§ Brief
Using the data below, show every line where the word "updates" occurs.

§ Records for this exercise
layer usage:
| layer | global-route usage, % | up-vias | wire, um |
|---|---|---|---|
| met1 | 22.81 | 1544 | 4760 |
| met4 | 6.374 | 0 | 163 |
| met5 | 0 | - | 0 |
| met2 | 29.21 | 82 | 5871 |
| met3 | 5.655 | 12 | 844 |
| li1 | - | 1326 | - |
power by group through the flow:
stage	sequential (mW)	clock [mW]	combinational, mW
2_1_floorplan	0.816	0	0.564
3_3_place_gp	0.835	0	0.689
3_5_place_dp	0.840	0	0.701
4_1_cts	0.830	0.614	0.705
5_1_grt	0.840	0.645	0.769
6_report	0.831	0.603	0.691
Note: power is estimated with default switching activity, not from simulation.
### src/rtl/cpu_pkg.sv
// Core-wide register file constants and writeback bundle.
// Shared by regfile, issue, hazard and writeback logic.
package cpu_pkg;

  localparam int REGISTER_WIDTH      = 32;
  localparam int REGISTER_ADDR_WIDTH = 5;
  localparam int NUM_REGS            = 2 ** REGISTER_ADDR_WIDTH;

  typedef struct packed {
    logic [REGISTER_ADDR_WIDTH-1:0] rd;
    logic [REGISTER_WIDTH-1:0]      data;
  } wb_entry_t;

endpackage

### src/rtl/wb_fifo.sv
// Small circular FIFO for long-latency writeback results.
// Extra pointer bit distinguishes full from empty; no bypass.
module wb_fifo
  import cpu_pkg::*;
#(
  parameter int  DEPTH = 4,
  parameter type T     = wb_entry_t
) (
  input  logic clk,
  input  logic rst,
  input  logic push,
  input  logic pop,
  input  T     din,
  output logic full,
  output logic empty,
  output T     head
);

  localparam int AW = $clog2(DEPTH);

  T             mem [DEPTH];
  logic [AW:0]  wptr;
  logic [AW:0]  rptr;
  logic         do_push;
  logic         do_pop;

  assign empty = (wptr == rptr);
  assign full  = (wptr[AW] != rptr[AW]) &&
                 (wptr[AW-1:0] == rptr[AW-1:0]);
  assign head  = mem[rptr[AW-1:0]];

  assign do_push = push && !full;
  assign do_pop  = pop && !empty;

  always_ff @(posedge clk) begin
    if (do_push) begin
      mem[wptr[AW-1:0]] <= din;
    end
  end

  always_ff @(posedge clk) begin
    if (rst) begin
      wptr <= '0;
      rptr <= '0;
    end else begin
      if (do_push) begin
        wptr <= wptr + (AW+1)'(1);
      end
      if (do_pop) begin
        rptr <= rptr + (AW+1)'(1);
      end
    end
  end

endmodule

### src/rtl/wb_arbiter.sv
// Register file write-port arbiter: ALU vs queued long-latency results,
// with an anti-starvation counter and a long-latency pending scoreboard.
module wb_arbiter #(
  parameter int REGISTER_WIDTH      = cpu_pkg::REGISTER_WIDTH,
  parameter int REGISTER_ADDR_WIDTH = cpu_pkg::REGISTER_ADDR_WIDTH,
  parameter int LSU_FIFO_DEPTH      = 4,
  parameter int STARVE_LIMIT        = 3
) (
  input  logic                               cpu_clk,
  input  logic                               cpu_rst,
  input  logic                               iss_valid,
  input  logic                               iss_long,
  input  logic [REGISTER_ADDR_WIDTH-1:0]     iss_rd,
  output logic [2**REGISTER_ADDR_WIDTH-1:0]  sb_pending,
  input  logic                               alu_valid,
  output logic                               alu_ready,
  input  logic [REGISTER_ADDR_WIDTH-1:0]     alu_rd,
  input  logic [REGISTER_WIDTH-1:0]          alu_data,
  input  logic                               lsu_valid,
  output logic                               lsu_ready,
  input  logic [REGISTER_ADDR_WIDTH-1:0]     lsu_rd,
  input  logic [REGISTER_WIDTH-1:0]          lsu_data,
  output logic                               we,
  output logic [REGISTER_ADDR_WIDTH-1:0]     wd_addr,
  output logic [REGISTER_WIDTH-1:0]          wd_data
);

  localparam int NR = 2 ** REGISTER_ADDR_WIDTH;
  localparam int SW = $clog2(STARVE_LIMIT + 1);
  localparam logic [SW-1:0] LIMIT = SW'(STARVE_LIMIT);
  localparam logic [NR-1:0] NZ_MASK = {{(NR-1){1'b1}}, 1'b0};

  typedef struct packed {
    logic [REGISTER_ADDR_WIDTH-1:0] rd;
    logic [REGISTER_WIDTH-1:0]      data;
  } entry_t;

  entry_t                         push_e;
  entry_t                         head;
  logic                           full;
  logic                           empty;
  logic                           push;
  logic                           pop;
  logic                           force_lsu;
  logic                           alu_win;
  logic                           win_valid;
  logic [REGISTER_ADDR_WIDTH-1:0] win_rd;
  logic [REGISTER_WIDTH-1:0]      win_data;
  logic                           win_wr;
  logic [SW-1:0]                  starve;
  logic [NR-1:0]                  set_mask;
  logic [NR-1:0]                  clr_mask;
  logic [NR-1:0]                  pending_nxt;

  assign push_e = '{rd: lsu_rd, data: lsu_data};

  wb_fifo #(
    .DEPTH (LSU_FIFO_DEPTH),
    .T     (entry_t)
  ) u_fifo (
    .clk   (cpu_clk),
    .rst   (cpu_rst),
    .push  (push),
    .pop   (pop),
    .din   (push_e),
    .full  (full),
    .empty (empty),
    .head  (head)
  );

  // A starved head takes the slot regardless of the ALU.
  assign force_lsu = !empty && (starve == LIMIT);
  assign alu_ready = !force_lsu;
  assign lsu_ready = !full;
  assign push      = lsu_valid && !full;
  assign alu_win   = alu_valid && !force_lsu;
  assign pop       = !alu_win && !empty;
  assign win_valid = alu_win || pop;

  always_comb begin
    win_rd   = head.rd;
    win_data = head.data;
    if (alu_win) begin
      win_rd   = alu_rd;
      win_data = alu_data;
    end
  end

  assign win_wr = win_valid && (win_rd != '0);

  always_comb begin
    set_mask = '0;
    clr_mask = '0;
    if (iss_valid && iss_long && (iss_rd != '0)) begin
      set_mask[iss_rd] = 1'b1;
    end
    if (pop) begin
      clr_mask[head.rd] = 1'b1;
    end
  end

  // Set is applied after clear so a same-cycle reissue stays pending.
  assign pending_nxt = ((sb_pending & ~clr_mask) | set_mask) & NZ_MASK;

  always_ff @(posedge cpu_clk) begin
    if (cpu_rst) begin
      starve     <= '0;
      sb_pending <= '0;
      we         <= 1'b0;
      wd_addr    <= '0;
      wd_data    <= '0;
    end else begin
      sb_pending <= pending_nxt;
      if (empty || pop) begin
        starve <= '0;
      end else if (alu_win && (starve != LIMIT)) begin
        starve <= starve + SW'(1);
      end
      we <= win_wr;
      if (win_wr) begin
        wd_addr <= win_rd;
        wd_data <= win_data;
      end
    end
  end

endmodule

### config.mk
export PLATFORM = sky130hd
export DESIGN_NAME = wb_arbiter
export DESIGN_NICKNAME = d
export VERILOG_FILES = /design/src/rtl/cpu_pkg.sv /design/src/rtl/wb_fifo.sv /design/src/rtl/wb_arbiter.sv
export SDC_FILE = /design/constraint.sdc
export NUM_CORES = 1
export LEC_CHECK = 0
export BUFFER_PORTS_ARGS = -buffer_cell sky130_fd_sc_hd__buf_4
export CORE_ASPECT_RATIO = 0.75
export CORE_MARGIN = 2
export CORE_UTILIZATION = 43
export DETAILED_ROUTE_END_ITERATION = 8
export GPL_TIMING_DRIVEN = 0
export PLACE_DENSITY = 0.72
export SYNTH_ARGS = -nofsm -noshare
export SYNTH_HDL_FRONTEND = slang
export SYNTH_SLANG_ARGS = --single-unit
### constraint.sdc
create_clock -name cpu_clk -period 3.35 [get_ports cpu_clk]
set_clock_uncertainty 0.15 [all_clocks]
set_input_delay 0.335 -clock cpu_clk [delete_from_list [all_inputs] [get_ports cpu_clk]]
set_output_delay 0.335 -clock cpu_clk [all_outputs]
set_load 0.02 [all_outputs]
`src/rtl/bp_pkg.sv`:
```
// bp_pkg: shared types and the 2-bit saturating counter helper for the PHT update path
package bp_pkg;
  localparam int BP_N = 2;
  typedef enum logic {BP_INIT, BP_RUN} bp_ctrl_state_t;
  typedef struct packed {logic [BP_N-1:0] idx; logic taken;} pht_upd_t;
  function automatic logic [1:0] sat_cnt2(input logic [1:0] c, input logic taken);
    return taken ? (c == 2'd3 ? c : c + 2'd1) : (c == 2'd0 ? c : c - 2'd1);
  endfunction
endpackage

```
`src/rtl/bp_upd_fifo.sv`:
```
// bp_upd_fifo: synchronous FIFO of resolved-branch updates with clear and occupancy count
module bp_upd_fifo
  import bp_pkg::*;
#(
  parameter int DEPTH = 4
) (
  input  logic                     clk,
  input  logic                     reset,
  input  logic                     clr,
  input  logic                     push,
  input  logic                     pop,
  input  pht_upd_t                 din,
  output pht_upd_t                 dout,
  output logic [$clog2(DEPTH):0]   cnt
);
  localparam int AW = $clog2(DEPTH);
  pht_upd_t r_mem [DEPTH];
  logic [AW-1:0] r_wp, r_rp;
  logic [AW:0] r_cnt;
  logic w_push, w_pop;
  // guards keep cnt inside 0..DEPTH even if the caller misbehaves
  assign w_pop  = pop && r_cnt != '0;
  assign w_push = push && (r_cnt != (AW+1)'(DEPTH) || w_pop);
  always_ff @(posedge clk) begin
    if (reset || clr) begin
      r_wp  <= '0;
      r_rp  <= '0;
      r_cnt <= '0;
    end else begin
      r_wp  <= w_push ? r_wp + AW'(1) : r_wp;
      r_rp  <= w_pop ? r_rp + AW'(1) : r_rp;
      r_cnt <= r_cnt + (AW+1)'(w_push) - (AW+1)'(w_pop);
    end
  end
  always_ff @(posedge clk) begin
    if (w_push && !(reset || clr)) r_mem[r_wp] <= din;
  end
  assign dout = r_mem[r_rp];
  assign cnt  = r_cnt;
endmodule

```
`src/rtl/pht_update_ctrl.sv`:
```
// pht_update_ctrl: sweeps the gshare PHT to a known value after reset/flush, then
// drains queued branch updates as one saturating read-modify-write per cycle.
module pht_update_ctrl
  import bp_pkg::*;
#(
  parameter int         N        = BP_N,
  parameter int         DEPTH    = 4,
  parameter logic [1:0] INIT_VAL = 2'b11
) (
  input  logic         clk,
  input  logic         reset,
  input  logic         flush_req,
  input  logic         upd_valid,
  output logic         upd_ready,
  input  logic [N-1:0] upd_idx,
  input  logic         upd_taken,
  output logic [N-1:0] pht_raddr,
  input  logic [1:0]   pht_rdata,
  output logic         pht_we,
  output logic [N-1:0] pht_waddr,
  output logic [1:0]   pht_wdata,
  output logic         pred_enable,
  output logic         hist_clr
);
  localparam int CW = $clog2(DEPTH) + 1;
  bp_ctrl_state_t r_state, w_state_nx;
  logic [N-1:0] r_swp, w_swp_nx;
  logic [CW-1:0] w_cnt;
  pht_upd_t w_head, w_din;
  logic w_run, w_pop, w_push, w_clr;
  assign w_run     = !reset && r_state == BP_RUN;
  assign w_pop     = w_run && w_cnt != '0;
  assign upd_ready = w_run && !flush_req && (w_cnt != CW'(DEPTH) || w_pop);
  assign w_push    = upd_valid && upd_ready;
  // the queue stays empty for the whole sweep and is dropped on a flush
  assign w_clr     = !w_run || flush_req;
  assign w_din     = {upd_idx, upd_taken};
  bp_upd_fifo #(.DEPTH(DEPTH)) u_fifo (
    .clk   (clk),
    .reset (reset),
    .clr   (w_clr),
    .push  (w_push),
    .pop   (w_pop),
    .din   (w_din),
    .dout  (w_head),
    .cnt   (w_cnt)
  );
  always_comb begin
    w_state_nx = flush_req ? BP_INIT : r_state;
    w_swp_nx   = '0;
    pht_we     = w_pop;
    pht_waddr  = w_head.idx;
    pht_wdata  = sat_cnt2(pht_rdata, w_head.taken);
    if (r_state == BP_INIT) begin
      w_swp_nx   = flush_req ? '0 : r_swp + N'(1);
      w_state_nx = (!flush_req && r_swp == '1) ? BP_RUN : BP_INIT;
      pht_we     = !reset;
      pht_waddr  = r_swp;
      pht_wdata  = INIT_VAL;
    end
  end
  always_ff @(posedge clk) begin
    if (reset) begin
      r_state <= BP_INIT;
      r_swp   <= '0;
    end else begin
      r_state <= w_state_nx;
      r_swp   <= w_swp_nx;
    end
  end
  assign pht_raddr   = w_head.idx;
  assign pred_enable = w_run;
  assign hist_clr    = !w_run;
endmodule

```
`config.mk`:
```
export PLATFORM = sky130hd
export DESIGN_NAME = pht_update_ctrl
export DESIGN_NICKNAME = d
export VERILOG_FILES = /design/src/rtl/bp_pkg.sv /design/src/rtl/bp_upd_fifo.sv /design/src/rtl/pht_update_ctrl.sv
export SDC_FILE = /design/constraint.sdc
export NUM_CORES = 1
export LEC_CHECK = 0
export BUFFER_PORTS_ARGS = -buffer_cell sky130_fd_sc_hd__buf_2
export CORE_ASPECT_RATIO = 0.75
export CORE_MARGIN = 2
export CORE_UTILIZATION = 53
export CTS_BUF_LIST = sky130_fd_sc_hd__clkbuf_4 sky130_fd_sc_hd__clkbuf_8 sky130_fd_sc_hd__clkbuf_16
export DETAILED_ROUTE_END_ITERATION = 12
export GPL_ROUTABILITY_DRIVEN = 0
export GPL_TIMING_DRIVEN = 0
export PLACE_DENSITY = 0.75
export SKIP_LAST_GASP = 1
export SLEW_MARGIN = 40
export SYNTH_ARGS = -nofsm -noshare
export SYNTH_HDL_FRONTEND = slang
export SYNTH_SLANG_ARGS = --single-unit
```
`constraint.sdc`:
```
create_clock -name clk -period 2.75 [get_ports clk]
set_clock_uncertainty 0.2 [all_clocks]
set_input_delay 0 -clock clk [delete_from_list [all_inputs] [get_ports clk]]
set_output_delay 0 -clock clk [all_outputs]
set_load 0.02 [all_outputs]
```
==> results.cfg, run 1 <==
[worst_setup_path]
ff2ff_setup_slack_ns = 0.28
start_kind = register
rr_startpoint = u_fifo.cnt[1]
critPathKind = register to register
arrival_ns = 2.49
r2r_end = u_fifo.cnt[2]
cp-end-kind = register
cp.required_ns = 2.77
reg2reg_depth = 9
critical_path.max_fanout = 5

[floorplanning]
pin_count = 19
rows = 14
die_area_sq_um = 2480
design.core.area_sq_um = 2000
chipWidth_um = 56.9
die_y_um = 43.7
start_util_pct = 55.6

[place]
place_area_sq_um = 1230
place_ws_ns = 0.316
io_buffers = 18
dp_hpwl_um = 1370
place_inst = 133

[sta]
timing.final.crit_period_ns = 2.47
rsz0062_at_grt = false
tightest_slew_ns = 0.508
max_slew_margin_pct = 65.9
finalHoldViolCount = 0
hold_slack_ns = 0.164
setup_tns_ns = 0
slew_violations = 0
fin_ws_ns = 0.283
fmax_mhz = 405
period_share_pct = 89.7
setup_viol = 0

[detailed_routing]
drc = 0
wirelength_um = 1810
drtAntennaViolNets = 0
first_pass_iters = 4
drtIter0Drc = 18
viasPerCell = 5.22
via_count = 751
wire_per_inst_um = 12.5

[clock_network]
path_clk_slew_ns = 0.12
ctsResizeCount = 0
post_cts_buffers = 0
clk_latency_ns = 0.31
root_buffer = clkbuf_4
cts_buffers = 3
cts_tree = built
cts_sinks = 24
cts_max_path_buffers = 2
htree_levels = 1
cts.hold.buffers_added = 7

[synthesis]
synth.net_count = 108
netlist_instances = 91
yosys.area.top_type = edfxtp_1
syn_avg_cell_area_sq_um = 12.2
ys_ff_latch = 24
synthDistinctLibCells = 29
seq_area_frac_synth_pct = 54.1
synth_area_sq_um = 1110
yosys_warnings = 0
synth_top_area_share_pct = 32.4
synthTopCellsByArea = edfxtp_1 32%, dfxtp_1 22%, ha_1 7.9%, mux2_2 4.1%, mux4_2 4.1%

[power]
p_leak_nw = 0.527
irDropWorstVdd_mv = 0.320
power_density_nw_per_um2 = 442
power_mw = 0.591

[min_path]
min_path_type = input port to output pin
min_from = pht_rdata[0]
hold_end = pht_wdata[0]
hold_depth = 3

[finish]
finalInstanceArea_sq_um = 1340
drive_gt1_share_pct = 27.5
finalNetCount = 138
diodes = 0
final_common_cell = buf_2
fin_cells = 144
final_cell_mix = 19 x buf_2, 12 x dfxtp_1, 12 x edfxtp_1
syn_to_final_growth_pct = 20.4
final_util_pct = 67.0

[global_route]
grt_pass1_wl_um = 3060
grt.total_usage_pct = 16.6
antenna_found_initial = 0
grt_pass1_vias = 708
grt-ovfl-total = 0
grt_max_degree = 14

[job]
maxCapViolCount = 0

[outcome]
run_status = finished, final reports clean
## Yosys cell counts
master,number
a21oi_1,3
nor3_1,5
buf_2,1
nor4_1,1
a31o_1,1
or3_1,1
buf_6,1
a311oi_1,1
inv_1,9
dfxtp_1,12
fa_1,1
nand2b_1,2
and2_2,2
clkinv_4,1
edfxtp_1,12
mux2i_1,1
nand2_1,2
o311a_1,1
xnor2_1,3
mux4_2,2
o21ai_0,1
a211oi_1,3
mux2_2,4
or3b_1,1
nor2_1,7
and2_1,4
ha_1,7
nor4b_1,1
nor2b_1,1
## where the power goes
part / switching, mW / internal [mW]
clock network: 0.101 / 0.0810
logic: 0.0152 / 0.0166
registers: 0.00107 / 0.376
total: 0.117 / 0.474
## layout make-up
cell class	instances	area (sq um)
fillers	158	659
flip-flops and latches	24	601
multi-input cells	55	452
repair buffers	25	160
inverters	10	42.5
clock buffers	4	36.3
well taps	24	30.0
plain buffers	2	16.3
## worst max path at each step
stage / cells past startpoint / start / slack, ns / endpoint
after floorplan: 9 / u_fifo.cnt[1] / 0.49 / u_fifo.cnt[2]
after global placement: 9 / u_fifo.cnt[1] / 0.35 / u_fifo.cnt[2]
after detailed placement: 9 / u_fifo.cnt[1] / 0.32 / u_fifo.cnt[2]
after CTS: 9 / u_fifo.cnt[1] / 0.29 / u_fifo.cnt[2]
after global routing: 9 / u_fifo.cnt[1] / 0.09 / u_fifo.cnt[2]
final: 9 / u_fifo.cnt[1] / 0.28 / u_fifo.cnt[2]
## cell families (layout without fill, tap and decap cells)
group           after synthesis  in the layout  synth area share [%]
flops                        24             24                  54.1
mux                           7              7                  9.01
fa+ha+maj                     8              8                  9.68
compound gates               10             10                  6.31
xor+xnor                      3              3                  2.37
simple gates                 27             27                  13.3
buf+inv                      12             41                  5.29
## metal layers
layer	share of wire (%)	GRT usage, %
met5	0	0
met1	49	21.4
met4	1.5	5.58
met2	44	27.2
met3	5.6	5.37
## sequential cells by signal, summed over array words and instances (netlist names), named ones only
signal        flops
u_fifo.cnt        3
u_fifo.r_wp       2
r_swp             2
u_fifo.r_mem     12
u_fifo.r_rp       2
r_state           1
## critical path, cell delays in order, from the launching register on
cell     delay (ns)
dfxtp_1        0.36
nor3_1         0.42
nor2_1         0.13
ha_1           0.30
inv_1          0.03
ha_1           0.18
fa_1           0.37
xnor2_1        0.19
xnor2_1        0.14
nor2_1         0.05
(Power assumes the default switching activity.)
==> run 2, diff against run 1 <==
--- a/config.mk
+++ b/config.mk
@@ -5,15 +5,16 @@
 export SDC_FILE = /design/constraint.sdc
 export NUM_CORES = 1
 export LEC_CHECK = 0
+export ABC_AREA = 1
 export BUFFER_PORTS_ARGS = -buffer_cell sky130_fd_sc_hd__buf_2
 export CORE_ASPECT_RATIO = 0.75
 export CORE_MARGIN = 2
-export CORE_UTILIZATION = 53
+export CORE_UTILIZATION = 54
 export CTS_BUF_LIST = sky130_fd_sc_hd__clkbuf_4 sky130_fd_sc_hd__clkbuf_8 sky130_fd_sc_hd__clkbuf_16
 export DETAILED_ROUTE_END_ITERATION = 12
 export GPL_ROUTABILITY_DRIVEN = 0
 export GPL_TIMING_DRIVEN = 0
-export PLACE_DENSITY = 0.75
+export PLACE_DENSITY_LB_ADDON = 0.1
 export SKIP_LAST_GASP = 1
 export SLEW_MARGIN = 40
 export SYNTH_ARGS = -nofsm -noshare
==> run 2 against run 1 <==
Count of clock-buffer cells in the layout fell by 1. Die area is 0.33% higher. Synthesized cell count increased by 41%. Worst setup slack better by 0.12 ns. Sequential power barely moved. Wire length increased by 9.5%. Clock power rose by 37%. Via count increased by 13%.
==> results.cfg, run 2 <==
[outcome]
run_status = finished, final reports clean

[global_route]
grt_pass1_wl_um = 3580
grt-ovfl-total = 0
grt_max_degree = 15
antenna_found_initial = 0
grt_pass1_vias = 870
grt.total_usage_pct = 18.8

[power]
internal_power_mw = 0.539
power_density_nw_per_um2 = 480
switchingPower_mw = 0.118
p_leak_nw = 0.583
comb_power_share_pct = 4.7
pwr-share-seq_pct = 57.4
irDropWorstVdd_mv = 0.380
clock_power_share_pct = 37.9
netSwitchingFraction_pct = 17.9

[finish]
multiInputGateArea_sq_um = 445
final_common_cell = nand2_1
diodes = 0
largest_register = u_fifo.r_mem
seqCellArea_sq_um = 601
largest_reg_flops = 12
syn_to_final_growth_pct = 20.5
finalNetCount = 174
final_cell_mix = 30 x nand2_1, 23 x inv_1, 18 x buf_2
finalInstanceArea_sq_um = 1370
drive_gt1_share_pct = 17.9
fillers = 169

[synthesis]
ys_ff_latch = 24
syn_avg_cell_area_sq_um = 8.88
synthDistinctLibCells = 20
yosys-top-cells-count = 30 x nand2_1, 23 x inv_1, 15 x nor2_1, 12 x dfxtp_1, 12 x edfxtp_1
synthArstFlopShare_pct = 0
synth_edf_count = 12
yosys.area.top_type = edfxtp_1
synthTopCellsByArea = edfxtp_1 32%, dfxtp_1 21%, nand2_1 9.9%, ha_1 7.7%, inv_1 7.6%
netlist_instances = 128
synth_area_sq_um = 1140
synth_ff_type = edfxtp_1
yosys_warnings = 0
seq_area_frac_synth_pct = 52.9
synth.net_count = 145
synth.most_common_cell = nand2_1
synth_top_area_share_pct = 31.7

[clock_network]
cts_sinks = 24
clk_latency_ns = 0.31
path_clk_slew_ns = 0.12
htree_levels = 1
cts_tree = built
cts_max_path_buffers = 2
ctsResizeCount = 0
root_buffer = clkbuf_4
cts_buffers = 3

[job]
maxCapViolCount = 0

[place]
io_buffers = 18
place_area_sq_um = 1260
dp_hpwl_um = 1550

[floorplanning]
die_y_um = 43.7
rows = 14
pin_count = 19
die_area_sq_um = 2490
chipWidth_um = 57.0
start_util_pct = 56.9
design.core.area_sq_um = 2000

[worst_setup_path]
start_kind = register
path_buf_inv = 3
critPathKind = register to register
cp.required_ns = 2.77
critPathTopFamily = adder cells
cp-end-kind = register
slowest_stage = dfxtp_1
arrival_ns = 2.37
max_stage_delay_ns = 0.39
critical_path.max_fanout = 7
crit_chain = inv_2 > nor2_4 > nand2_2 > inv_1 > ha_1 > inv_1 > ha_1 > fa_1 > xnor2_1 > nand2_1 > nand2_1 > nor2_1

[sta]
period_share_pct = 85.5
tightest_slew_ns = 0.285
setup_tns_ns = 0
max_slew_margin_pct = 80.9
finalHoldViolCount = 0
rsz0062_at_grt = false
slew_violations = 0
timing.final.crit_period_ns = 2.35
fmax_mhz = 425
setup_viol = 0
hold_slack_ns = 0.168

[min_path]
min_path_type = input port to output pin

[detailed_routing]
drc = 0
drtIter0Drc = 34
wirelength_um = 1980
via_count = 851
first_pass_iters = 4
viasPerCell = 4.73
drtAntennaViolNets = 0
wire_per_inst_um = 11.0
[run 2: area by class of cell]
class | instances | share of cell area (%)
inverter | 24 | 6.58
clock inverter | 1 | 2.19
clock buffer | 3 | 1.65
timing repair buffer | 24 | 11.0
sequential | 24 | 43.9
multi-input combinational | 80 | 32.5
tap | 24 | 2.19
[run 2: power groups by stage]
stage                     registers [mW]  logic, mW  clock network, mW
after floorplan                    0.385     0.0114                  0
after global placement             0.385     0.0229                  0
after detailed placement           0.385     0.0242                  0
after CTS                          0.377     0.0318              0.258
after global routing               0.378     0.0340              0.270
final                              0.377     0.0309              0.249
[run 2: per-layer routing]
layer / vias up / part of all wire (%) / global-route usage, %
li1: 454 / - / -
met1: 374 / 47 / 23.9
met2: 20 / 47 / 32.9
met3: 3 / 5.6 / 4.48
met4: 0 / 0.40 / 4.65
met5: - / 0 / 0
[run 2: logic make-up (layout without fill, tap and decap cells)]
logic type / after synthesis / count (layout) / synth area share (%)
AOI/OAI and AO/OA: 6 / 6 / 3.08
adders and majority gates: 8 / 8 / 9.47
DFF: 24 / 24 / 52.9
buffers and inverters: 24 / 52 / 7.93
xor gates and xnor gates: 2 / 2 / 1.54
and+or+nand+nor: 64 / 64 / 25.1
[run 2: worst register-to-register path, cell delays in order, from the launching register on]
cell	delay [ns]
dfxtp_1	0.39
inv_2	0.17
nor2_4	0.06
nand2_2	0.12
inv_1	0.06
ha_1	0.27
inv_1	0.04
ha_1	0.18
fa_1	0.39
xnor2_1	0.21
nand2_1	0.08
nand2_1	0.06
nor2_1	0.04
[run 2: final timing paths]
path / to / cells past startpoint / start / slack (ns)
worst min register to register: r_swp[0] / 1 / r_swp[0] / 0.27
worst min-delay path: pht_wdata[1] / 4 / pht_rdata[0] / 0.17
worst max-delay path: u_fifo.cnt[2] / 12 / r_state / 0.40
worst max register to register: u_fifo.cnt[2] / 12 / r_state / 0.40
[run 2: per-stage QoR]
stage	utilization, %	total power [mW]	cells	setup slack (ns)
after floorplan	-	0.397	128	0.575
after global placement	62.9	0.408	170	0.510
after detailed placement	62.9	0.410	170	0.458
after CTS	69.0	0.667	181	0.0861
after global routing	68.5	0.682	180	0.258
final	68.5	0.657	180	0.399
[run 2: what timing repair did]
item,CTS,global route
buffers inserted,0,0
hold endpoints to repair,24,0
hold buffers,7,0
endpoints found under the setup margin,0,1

§ Answer to the exercise
// bp_upd_fifo: synchronous FIFO of resolved-branch updates with clear and occupancy count
// drains queued branch updates as one saturating read-modify-write per cycle.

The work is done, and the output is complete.